仕事帰り、新国道のバス停で、暴風雪の中、帰りのバスを待つ。
待っても待っても来ないバスを、暴風雪に耐えながら待つ。
どこから来たのだろう、バス停に、はたちくらいの若者ひとり、やって来て、私に尋ねる。
「37分のバス、行っちゃいました?」
「33分のバスもまだ来てないよ」
私は冷静に答える。
そんな私に、若者は、やたら親しく話しかけてくる。
「駅前まで乗るんですか?」
「いや、すぐそこ。いとくのあたりで降りるよ。歩いてもいいんだけれどね、天候がこの通りだから」
「電車は動いてますかね?タクシーで、駅前まで、二千円で行けますかね?」
「電車は、この雪だとわからないね。タクシーは、ふだん乗らないからわからない。バスなら、よほどでもない限り動くから、待ってるといいよ」
「そうですか」
青年を見ていると、なんだか、若い頃の自分を見ているような気がして、かわいかった。
「あ、バス来ましたかね?」
「ん?あれはトラックだ。まだまだ。この天候だから、そうすぐには来ないよ。少し待って」
地吹雪のため、視界が悪く、遠くから大きなクルマが来ると、一見バスに見えなくもない。
「あ、来ましたかね?」
また、青年が言う。
「残念、あれは佐川だね」
この天候だから、バスの到来を願う気持ちもわからなくはないのだが、それ以上に、青年のバスの到来を願う気持ちが強すぎて、少しばかり、しつこい気がした。
「電車、動いてますかね…」
青年が言った、その時。
「あ、来た!」
もう何時何分のものかもわからない、一台のバスが、まるで場違いな霊柩車のように、間抜けにやっと来て、しかしその頼もしさに、私は大人気なく歓喜した。そうして、青年の、気になる言葉を遮った。
バスが止まり、青年に乗車を促す。
すると、
「シニア、ファースト、ですよ」
と、赤い舌を出して笑い、先に乗車させてくれた。内心、シニアとはまだまだで、失礼とは思ったけれど、それもまた、この現実離れした暴風雪の中の、気の利いたジョークのような気がして、私も笑いながら、ノンステップバスに乗車した。

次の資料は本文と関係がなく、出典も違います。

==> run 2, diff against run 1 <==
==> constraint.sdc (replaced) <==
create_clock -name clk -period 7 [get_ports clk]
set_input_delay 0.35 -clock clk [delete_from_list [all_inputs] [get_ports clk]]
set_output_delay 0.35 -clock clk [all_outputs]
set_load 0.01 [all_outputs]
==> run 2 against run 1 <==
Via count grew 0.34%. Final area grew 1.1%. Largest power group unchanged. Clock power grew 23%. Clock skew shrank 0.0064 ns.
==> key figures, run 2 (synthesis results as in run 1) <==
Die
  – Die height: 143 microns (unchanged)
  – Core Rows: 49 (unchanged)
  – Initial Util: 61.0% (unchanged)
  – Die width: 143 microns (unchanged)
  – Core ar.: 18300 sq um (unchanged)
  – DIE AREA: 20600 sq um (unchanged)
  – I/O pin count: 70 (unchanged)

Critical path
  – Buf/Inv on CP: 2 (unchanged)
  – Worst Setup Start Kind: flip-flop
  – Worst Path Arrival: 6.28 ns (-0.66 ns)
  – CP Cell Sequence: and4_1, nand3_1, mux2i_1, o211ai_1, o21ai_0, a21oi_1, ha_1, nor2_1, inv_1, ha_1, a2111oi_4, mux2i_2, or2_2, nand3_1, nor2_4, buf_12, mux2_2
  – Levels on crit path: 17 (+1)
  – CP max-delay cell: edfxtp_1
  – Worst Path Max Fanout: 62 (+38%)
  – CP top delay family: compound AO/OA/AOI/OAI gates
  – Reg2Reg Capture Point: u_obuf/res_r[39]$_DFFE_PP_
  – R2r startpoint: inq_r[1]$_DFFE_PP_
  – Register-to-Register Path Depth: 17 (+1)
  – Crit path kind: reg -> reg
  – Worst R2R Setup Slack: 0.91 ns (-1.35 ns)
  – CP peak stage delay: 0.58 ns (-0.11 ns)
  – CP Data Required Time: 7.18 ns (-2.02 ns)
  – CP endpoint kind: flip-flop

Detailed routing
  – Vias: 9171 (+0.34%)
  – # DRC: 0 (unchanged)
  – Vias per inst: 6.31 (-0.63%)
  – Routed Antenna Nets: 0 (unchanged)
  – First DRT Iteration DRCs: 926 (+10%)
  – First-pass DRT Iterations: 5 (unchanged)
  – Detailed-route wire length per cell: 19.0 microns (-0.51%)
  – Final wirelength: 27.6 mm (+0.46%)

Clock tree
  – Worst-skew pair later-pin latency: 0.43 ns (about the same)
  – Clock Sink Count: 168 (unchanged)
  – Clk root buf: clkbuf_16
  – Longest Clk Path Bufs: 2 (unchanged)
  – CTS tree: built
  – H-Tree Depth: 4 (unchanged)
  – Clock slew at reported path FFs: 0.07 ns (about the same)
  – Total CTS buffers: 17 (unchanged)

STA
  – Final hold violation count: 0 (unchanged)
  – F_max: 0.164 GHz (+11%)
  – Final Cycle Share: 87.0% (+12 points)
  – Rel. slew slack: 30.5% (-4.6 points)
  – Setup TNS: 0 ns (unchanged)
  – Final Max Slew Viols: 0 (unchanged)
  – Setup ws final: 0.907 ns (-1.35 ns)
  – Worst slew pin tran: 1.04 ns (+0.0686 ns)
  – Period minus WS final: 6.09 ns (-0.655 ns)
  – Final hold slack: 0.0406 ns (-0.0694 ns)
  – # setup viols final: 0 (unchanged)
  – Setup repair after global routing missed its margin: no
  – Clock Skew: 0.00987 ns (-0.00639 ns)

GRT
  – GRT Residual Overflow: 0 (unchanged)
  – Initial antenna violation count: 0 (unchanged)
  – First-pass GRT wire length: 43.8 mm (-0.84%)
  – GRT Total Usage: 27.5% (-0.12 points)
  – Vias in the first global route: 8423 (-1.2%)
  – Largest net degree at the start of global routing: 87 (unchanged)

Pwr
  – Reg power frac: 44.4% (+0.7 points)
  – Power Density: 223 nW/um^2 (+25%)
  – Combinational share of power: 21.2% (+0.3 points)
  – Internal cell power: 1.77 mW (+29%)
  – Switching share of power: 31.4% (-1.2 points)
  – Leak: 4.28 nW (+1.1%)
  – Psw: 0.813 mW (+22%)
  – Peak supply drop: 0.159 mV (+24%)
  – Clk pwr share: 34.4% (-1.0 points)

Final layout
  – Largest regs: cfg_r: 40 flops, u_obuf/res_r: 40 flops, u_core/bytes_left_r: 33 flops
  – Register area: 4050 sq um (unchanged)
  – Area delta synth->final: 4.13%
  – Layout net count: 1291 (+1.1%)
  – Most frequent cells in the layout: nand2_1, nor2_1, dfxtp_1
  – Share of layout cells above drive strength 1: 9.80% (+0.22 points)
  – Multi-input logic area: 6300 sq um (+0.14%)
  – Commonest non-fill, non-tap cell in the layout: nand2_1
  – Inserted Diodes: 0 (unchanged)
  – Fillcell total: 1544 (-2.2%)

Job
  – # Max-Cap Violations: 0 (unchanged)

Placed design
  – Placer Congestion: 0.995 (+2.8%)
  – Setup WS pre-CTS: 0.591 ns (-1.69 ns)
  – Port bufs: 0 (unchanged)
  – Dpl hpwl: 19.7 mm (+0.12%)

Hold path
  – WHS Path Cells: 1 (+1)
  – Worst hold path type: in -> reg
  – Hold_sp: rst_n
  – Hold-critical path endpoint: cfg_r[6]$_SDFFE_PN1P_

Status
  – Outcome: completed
**config.mk**
```make
export PLATFORM = sky130hd
export DESIGN_NAME = mscu_ctrl
export DESIGN_NICKNAME = d
export VERILOG_FILES = /design/src/rtl/mscu_pkg.sv /design/src/rtl/mscu_ctrl.sv
export VERILOG_INCLUDE_DIRS = /design/src /design/src/rtl
export SDC_FILE = /design/constraint.sdc
export NUM_CORES = 1
export LEC_CHECK = 0
export BUFFER_PORTS_ARGS = -buffer_cell sky130_fd_sc_hd__buf_4
export CAP_MARGIN = 20
export CORE_AREA = 2 2 39 41
export DETAILED_ROUTE_END_ITERATION = 7
export DIE_AREA = 0 0 41 43
export PLACE_DENSITY_LB_ADDON = 0.08
export SETUP_SLACK_MARGIN = 0.3
export SYNTH_ARGS = -nofsm -noshare
export SYNTH_HDL_FRONTEND = slang
export SYNTH_SLANG_ARGS = --single-unit
```
**constraint.sdc**
```tcl
create_clock -name clock -period 2.84 [get_ports clock]
set_clock_uncertainty 0.15 [all_clocks]
set_input_delay 0.284 -clock clock [delete_from_list [all_inputs] [get_ports clock]]
set_output_delay 0.284 -clock clock [all_outputs]
set_load 0.05 [all_outputs]
```
**src/rtl/assert_macros.svh**
```systemverilog
// ---------------------------------------------------------------------------
// Assertion macros
// Shared concurrent assertion forms for the contour unit.
// ---------------------------------------------------------------------------
`ifndef ASSERT_MACROS_SVH
`define ASSERT_MACROS_SVH

// same-cycle implication
`define MSCU_ASSERT_NOW(label, clk, rst, ante, cons) \
   label: assert property (@(posedge clk) disable iff (rst) (ante) |-> (cons)) \
      else $error("assertion failed");

// next-cycle implication
`define MSCU_ASSERT_NEXT(label, clk, rst, ante, cons) \
   label: assert property (@(posedge clk) disable iff (rst) (ante) |=> (cons)) \
      else $error("assertion failed");

`endif

```
**src/rtl/mscu_pkg.sv**
```systemverilog
// ---------------------------------------------------------------------------
// mscu_pkg
// Types, constants and helper functions of the contour unit.
// ---------------------------------------------------------------------------
`default_nettype none
package mscu_pkg;

   localparam int SAMPLE_W  = 16;
   localparam int D_W       = SAMPLE_W + 1;
   localparam int FRAC_W    = 8;
   localparam int COORD_W   = 18;
   localparam int DIM_W     = 11;
   localparam int IDX_W     = 10;
   localparam int MAX_DIM   = 1024;
   localparam int CNT_W     = 3;
   localparam int SUM_W     = D_W + 2;
   localparam int DATA_W    = 4 * COORD_W;

   localparam logic [1:0] REG_LEVEL  = 2'd0;
   localparam logic [1:0] REG_WIDTH  = 2'd1;
   localparam logic [1:0] REG_HEIGHT = 2'd2;

   localparam logic [FRAC_W:0] ONE_OFF = (FRAC_W + 1)'(1 << FRAC_W);

   typedef struct packed {
      logic              valid;
      logic              vertex;
      logic              interp;
      logic [1:0]        corner;
      logic [FRAC_W:0]   off;
   } cross_type;

   typedef struct packed {
      logic [COORD_W-1:0] px;
      logic [COORD_W-1:0] py;
   } point_type;

   typedef struct packed {
      logic       capture;
      logic       eval;
      logic       div_start;
      logic       div_store;
      logic       emit;
      logic       emit_sel;
      logic [1:0] edge_idx;
   } cmd_type;

   typedef struct packed {
      logic [3:0] need_div;
      logic       div_done;
      logic [1:0] nseg;
      logic       out_free;
   } status_type;

   function automatic cross_type classify(input logic signed [D_W-1:0] a,
                                          input logic signed [D_W-1:0] b,
                                          input logic [1:0] ca,
                                          input logic [1:0] cb);
      cross_type c;
      c = '0;
      if (a == 0 && b > 0) begin
         c.valid  = 1'b1;
         c.vertex = 1'b1;
         c.corner = ca;
      end else if (a > 0 && b == 0) begin
         c.valid  = 1'b1;
         c.vertex = 1'b1;
         c.corner = cb;
         c.off    = ONE_OFF;
      end else if ((a < 0 && b > 0) || (a > 0 && b < 0)) begin
         c.valid  = 1'b1;
         c.interp = 1'b1;
      end
      return c;
   endfunction

   // edge 0 bottom, 1 right, 2 top, 3 left
   function automatic point_type edge_point(input cross_type c,
                                            input logic [1:0] e,
                                            input logic [IDX_W-1:0] x0,
                                            input logic [IDX_W-1:0] y0);
      point_type p;
      logic [DIM_W-1:0] ax;
      logic [DIM_W-1:0] ay;
      logic [DIM_W+FRAC_W-1:0] fx;
      logic [DIM_W+FRAC_W-1:0] fy;
      ax = {1'b0, x0} + DIM_W'(e == 2'd1);
      ay = {1'b0, y0} + DIM_W'(e == 2'd2);
      fx = {ax, {FRAC_W{1'b0}}};
      fy = {ay, {FRAC_W{1'b0}}};
      if (e == 2'd0 || e == 2'd2) fx = fx + (DIM_W + FRAC_W)'(c.off);
      else                        fy = fy + (DIM_W + FRAC_W)'(c.off);
      p.px = fx[COORD_W-1:0];
      p.py = fy[COORD_W-1:0];
      return p;
   endfunction

endpackage
`default_nettype wire

```
**src/rtl/mscu_ctrl.sv**
```systemverilog
// ---------------------------------------------------------------------------
// mscu_ctrl
// Sequencer: capture, crossing test, per-edge division, segment output.
// ---------------------------------------------------------------------------
`default_nettype none
`include "assert_macros.svh"
module mscu_ctrl
   import mscu_pkg::*;
(
   input  wire logic       clock,
   input  wire logic       reset,
   input  wire logic       req_tvalid,
   output logic            req_tready,
   output logic            accept,
   output cmd_type         cmd,
   input  wire status_type status
);

   localparam logic [2:0] S_IDLE  = 3'd0;
   localparam logic [2:0] S_READ  = 3'd1;
   localparam logic [2:0] S_EVAL  = 3'd2;
   localparam logic [2:0] S_SCAN  = 3'd3;
   localparam logic [2:0] S_DIV   = 3'd4;
   localparam logic [2:0] S_EMIT0 = 3'd5;
   localparam logic [2:0] S_EMIT1 = 3'd6;

   logic [2:0] state_ff, state_in;
   logic [1:0] edge_ff, edge_in;

   assign req_tready = (state_ff == S_IDLE);
   assign accept     = req_tvalid && req_tready;

   always_comb begin
      state_in     = state_ff;
      edge_in      = edge_ff;
      cmd          = '0;
      cmd.edge_idx = edge_ff;
      case (state_ff)
         S_IDLE:  if (accept) state_in = S_READ;
         S_READ: begin
            cmd.capture = 1'b1;
            state_in    = S_EVAL;
         end
         S_EVAL: begin
            cmd.eval = 1'b1;
            edge_in  = 2'd0;
            state_in = S_SCAN;
         end
         S_SCAN: begin
            if (status.need_div[edge_ff]) begin
               cmd.div_start = 1'b1;
               state_in      = S_DIV;
            end else if (edge_ff == 2'd3) begin
               state_in = S_EMIT0;
            end else begin
               edge_in = edge_ff + 1'b1;
            end
         end
         S_DIV: begin
            if (status.div_done) begin
               cmd.div_store = 1'b1;
               if (edge_ff == 2'd3) begin
                  state_in = S_EMIT0;
               end else begin
                  edge_in  = edge_ff + 1'b1;
                  state_in = S_SCAN;
               end
            end
         end
         S_EMIT0: begin
            if (status.nseg == 2'd0) begin
               state_in = S_IDLE;
            end else if (status.out_free) begin
               cmd.emit = 1'b1;
               state_in = (status.nseg == 2'd2) ? S_EMIT1 : S_IDLE;
            end
         end
         S_EMIT1: begin
            cmd.emit_sel = 1'b1;
            if (status.out_free) begin
               cmd.emit = 1'b1;
               state_in = S_IDLE;
            end
         end
         default: state_in = S_IDLE;
      endcase
   end

   always_ff @(posedge clock) begin
      if (reset) begin
         state_ff <= S_IDLE;
         edge_ff  <= '0;
      end else begin
         state_ff <= state_in;
         edge_ff  <= edge_in;
      end
   end

   `MSCU_ASSERT_NEXT(a_accept_reads, clock, reset, accept, state_ff == S_READ)
   `MSCU_ASSERT_NOW(a_emit1_two, clock, reset, state_ff == S_EMIT1, status.nseg == 2'd2)
   `MSCU_ASSERT_NOW(a_div_needed, clock, reset, cmd.div_start, status.need_div[edge_ff])

endmodule
`default_nettype wire

```
-- Word level (Yosys, flattened, before mapping)
Index checks and enable logic that the tools add are counted.
- mux-type cells: 26
- add/sub/neg operators: 1
- $lt $le $gt $ge: 1
- eq/ne operators: 14
- reduce and logical (&&, ||, !) cells: 6
- operator list (operator ; number):
    3-bit 2-to-1 mux ; 9
    3-bit one-hot mux with 7 select lines ; 1
    1-bit 2-to-1 mux ; 10
    3-bit == test (second input constant) ; 3
    3-bit by 2-bit == test with 1-bit output (second input constant) ; 2
    2-bit 2-to-1 mux ; 3
    2-bit inequality test (second input constant) ; 3
    3-bit inequality test (second input constant) ; 2
    2-bit one-hot mux with 3 select lines ; 1
    5-bit AND reduction ; 1
    2-bit == test (second input constant) ; 2
    3-bit by 1-bit == test with 1-bit output (second input constant) ; 1
    3-bit logical NOT ; 1
    2-bit by 3-bit < comparator with 1-bit output (second input constant) ; 1
    3-bit AND reduction ; 1
    3-bit nonzero test ; 1
    2-bit by 1-bit adder with 2-bit output (second input constant) ; 1
    1-bit binary-select mux with 2-bit select ; 1
    2-bit logical NOT ; 1
    2-bit by 1-bit inequality test with 1-bit output (second input constant) ; 1
    1-bit one-hot mux with 2 select lines ; 1
    1-bit logical AND ; 1
- register bits: 5
- logic and storage cells: 50
- output and inout bits: 10

-- Depth between registers and ports, before layout
Gate-level depths: netlist of run 1.
- depth in word-level cells: 5
- depth in mapped cells: 6

-- Worst setup path after synthesis of run 1
Ideal clock, no wire load.
- kind: reg-to-reg
- start point: register state_ff[2]
- end point: register edge_ff[0]
- setup time: 121 ps
- cell stages (with the launch flop): 7
- period minus slack after synthesis: 3107 ps
- data required time: 2569 ps
- setup slack: -267 ps
- data arrival time: 2836 ps
- buffers on the path: 1
- path through: dfxtp_1 -> clkbuf_1 -> nor4bb_1 -> inv_1 -> a21oi_1 -> nor3_1 -> mux2_2
- cells in the longest elaborated chain, start to end: 3
- RTL lines (element ; line ; source):
    start: declaration ; mscu_ctrl.sv:27 ; logic [2:0] state_ff, state_in;
    start signal: assignment ; mscu_ctrl.sv:94 ; state_ff <= state_in;
    3-bit by 2-bit == test with 1-bit output or 3-bit == test (tied branches) ; mscu_ctrl.sv:38 ; case (state_ff)
    2-bit inequality test (no source line) or 3-bit nonzero test (tied branches) ; n/a ;
    3-bit AND reduction (no source line) ; n/a ;
    end signal: assignment ; mscu_ctrl.sv:95 ; edge_ff <= edge_in;
    end: declaration ; mscu_ctrl.sv:28 ; logic [1:0] edge_ff, edge_in;
Parallel ways exist; a longest one is shown, timed or not.
A chain may end at the register's enable or synchronous reset.

-- Worst setup path after layout of run 1
- start point: register edge_ff[0]
- end point: register edge_ff[0]
- cells in the longest elaborated chain, start to end: 4
- RTL lines (element ; line ; source):
    2-bit by 1-bit adder with 2-bit output (tied with other cells) ; mscu_ctrl.sv:56, mscu_ctrl.sv:65 ;
    2-bit 2-to-1 mux or 1-bit 2-to-1 mux (tied branches) ; mscu_ctrl.sv:53, mscu_ctrl.sv:62, mscu_ctrl.sv:50 ;
    2-bit 2-to-1 mux (tied with other cells) ; mscu_ctrl.sv:60 ; if (status.div_done) begin
    2-bit one-hot mux with 3 select lines or 3-bit AND reduction (tied branches) ; n/a ;
Parallel ways exist; a longest one is shown, timed or not. The select of a mux whose other input is x is not followed.

==> impl_metrics.py, run 1 <==
metrics = {
    "status": {
        "status": "finished clean",
    },
    "yosys": {
        "ys_types": 26,
        "ys_seq_area_frac": 0.235,
        "synth_nets": 67,
        "syn_area_per_cell_um2": 7.76,
        "syn-instance-count": 55,
        "ys_warn_count": 0,
        "synth_top_area_frac": 0.235,
        "synth_area_leaders": "dfxtp_1, nor3_1, mux4_2",
        "synth_top_cell_by_area": "dfxtp_1",
        "ys_seq_elements": 5,
        "synth.cell_area_um2": 427,
    },
    "floorplan": {
        "die_height_um": 43,
        "io_pins": 21,
        "core_mm2": 0.00138,
        "initial_core_util": 0.308,
        "dieArea_mm2": 0.00176,
        "rows": 14,
        "die_x_um": 41,
    },
    "power": {
        "p_seq_frac": 0.255,
        "total_power_w": 0.000548,
        "p_int_w": 0.000271,
        "switching_power_w": 0.000277,
        "comb_power_share": 0.601,
        "leakagePower_nw": 0.273,
        "power_per_cell_area_mw_per_mm2": 879,
        "peakVddDrop_mv": 0.462,
        "swShare": 0.505,
        "pwr-share-clk": 0.143,
    },
    "timing": {
        "drv_slew": 0,
        "finalHoldViolations": 0,
        "setup_slack_ps": 763,
        "rsz0062_at_grt": "no",
        "hold_ws_ps": 97.4,
        "final-setup-viol-count": 0,
        "finalSetupTns_ps": 0,
        "fin_crit_ps": 2080,
        "max_freq_mhz": 481,
        "maxSlewHeadroom": 0.686,
        "period_share": 0.731,
        "worstMarginPinSlew_ps": 470,
    },
    "clocking": {
        "hold_buffers": 0,
        "cts_tree": "built",
        "cts_max_level": 1,
        "cts_setup_buffers": 0,
        "clk_transition_reported_paths_ps": 40,
        "numCtsBuffers": 3,
        "clk_path_buf_depth": 2,
        "clk_latency_ps": 230,
        "cts_resized": 0,
        "ctsRootBufferMaster": "clkbuf_4",
        "cts.sinks": 5,
    },
    "worst_setup_path": {
        "cp_max_fo": 5,
        "path_class": "register to register",
        "arrival_ps": 2050,
        "crit_start": "edge_ff[0]",
        "worstPathRequired_ps": 2810,
        "start_kind": "register",
        "critPathCaptureType": "register",
        "reg2reg_from": "edge_ff[0]",
    },
    "routing": {
        "drt_iter0_drc": 6,
        "routed_wl_um": 977,
        "drc": 0,
        "num_vias": 468,
        "first_pass_iters": 2,
        "drtAntennaViolNets": 0,
        "wl_per_cell_um": 10.6,
        "vias_per_cell": 5.09,
    },
    "job": {
        "drv_cap": 0,
    },
    "grt": {
        "antenna_found_initial": 0,
        "grt_util_all_layers": 0.125,
        "grt_pass1_wl_um": 1530,
        "overflow": 0,
        "grt_pass1_vias": 373,
        "grt_max_degree": 15,
    },
    "cells_and_area": {
        "finalNetCount": 89,
        "drive_above_1_share": 0.368,
        "area_growth_pct": 46.0,
        "n_antenna_cell": 0,
    },
    "placement": {
        "place_ws_ps": 775,
        "port_buffers": 20,
        "post-dp-hpwl_um": 774,
        "gp_congestion": 0.719,
    },
    "min_path": {
        "worstHoldStart": "reset",
        "hp-class": "input port to register",
    },
}
## state kept, by name (all words and copies together), names as in the netlist
register  count
state_ff      3
edge_ff       2
## cells in the final DEF (no fill, tap or decap)
cell type and n:
a22o_1 1, nand2_1 2, dfxtp_1 5, o21ai_1 2, or2_1 1, buf_4 20
a21oi_1 4, nor3_1 4, clkbuf_1 1, or3b_1 1, nand2b_1 3, mux4_2 1
o31a_1 1, inv_1 3, nor3b_2 1, nor3b_1 2, mux2_2 1, a211o_1 1
nor2_1 6, nor3_2 1, clkbuf_4 3, o22ai_1 1, and2_1 3, ha_1 1
nand3b_1 2, a2111oi_0 1, mux2i_1 2, and3_1 1, nor4bb_2 1
## cell type report
class / instances / area, um2
inverters: 3 / 11.3
fillers: 157 / 761
flip-flops and latches: 5 / 100
multi-input cells: 44 / 315
clock buffers: 4 / 26.3
repair buffers: 20 / 150
well taps: 16 / 20.0
## per-layer routing
metal	wire (um)	share of wire	track usage	up-vias
met5	0	0	0	-
met4	0	0	0.0800	0
met3	65	0.067	0.0209	0
met2	473	0.48	0.172	12
met1	438	0.45	0.172	216
li1	-	-	-	240
## stage by stage
stage / instance area, um2 / cells / util
final: 623 / 92 / 0.450
after floorplan: 438 / 55 / -
after global placement: 597 / 88 / 0.431
after global routing: 623 / 92 / 0.450
after CTS: 623 / 92 / 0.450
after detailed placement: 597 / 88 / 0.431
## synth_stat cells
cell type and count:
a2111oi_0 1, a211o_1 1, a21oi_1 4, a22o_1 1, and2_1 3, and3_1 1
clkbuf_1 3, dfxtp_1 5, ha_1 1, inv_1 3, mux2_2 1, mux2i_1 2
mux4_2 1, nand2_1 2, nand2b_1 3, nand3b_1 2, nor2_1 6, nor3_1 5
nor3b_1 2, nor3b_2 1, nor4bb_1 1, o21ai_1 2, o22ai_1 1, o31a_1 1
or2_1 1, or3b_1 1
## power groups by stage
stage	clock network, W	registers [W]	logic, W
floorplan	0	0.000109	0.000278
global placement	0	0.000143	0.000332
detailed placement	0	0.000143	0.000332
CTS	0.0000820	0.000142	0.000333
global route	0.0000846	0.000149	0.000354
finish	0.0000786	0.000140	0.000329
## logic make-up after synthesis
kind of cell,after synthesis,share of synthesized area
AOI/OAI and AO/OA,11,0.167
adders and majority gates,1,0.0293
buffers and inverters,6,0.0528
DFF,5,0.235
muxes,4,0.126
and+or+nand+nor,28,0.390
## critical path, cell delays in order (launching register included)
cell and delay (ps):
dfxtp_1 400, mux4_2 580, or3b_1 360, a21oi_1 150, nor3_1 70, mux2_2 260
## path summary, 6_finish.rpt
check	cells past startpoint	slack [ps]	to
max	5	760	edge_ff[0]
min	2	100	state_ff[1]
max reg2reg	5	760	edge_ff[0]
min reg2reg	1	410	edge_ff[1]
Note: power is estimated with default switching activity, not from simulation.
==> run 2, diff against run 1 <==
Clock period 2.84 ns to 1.7 ns, I/O delays scaled along.
==> run 2 against run 1 <==
Compared with the run above: the flow now finishes with violations (setup timing); critical path depth stayed put; combinational power grew to 3.5 times the previous value; clock power rose by 83%; first-iteration DRC count up 17%; sequential share of layout area fell by 5.0 points; fmax grew 6.5%; via count grew 30%; utilization grew 31 points; largest cell class is now non-clock buffers; sequential power is 53% higher; flip-flop and latch count did not move; total power rose to 2.8 times the previous value.
==> impl_metrics.py, run 2 (synthesis results as in run 1) <==
metrics = {
    "cells_and_area": {
        "area_growth_pct": 146,
        "layout_common_cells": "buf_4, buf_6, nor2_1",
        "reg_top3": "state_ff (3), edge_ff (2)",
        "drive_above_1_share": 0.712,
        "regMostFlops": "state_ff",
        "final_common_cell": "buf_4",
        "final_util": 0.758,
        "finalNetCount": 117,
        "final_cells": 120,
        "largest_register_ffs": 3,
        "n_antenna_cell": 0,
    },
    "routing": {
        "num_vias": 608,
        "drtAntennaViolNets": 0,
        "drt_iter0_drc": 7,
        "vias_per_cell": 5.07,
        "wl_per_cell_um": 13.9,
        "drc": 0,
        "routed_wl_um": 1660,
        "first_pass_iters": 2,
    },
    "floorplan": {
        "io_pins": 21,
        "die_height_um": 43,
        "dieArea_mm2": 0.00176,
        "core_mm2": 0.00138,
        "rows": 14,
        "initial_core_util": 0.308,
        "die_x_um": 41,
    },
    "grt": {
        "grt_max_degree": 10,
        "overflow": 0,
        "antenna_found_initial": 0,
        "grt_pass1_wl_um": 2190,
        "grt_util_all_layers": 0.182,
        "grt_pass1_vias": 539,
    },
    "clocking": {
        "ctsRootBufferMaster": "clkbuf_4",
        "cts.sinks": 5,
        "clk_transition_reported_paths_ps": 50,
        "clk_latency_ps": 250,
        "cts_tree": "built",
        "clk_path_buf_depth": 2,
        "cts_max_level": 1,
        "numCtsBuffers": 3,
    },
    "status": {
        "violations": "setup timing",
        "status": "finished, violations left",
    },
    "timing": {
        "maxSlewHeadroom": 0.671,
        "setup_slack_ps": -251,
        "period_share": 1.15,
        "rsz0062_at_grt": "yes",
        "drv_slew": 0,
        "finalHoldViolations": 0,
        "max_freq_mhz": 513,
        "fin_crit_ps": 1950,
        "final-setup-viol-count": 7,
        "worstMarginPinSlew_ps": 481,
    },
    "power": {
        "leakagePower_nw": 0.466,
        "power_per_cell_area_mw_per_mm2": 1450,
        "peakVddDrop_mv": 1.07,
    },
    "worst_setup_path": {
        "reg2reg_from": "edge_ff[0]",
        "path_class": "register to register",
        "start_kind": "register",
        "cp_max_fo": 3,
        "crit_end": "edge_ff[0]",
        "crit_start": "edge_ff[0]",
        "worstPathRequired_ps": 1680,
        "r2r_end": "edge_ff[0]",
        "critPathCaptureType": "register",
        "arrival_ps": 1930,
        "r2r_cells": 5,
        "rrSetupSlack_ps": -250,
    },
    "placement": {
        "post-dp-hpwl_um": 929,
        "port_buffers": 20,
        "gp_congestion": 0.726,
        "dp_cells": 101,
    },
    "job": {
        "drv_cap": 0,
    },
    "min_path": {
        "hp-class": "input port to register",
    },
}
-- run 2: cell count changes in the layout (fill, tap and decap cells not counted), sizes merged --
cell	change
dlygate4sd3	+1
buf	+27
-- run 2: critical path, stage by stage (launching register included) --
cell     delay, ps
dfxtp_4        340
mux4_2         520
or3b_1         380
a21oi_2        140
nor3_2          60
mux2_2         250
-- run 2: layout make-up --
| cell class | instances | area, um2 |
|---|---|---|
| multi-input cells | 44 | 419 |
| fillers | 99 | 335 |
| inverters | 3 | 11.3 |
| well taps | 16 | 20.0 |
| clock buffers | 4 | 26.3 |
| flip-flops and latches | 5 | 116 |
| repair buffers | 48 | 455 |
-- run 2: worst min-delay path by stage --
stage	from	endpoint	depth (start not counted)
final	status[1]	state_ff[2]	5
after global routing	status[1]	state_ff[2]	5
after CTS	status[1]	state_ff[2]	5
after detailed placement	reset	state_ff[2]	2
after global placement	reset	state_ff[1]	2
after floorplan	reset	state_ff[1]	1
-- run 2: where the power goes --
group	switching [W]	leakage (nW)	total [W]	internal, W
Clock	0.0000546	0.0150	0.000144	0.0000891
Sequential	0.0000553	0.0441	0.000214	0.000159
Combinational	0.000544	0.407	0.00116	0.000621
Total	0.000654	0.466	0.00152	0.000869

私はすぐに降りるので、前の席に、駅前までの青年は、後ろの席に。
バスは出発し、外の暴風雪の道を、暖かい車内から見て走る。
ふと、思い出す言葉。
「電車、動いてますかね…」
振り返ると、青年は、赤い頬をして、私に手をふっていた。
「ああ、大丈夫だ」
私は内心確信し、幸町交番前バス停で、すぐに降りた。
バスの最後列の席の窓から、青年は、降車した私を見ている。
「電車、動いてますかね…」
その言葉を残し、手もふらず、バスは、青年とともに、行ってしまった。
青年は、どこまで行くつもりなのだろう。
秋田駅前で、バスを降りるのだろう。
それから…
奥羽本線、上り列車に乗るのだ。
「電車、動いてますかね…」
「電車なら、きっと、動いている」
私は、心の中で、そう答えた。
ある、願いをこめて。
青年の言葉は、懐かしい、県南訛りだった。
私が捨てた、ふるさとの、県南訛りだった。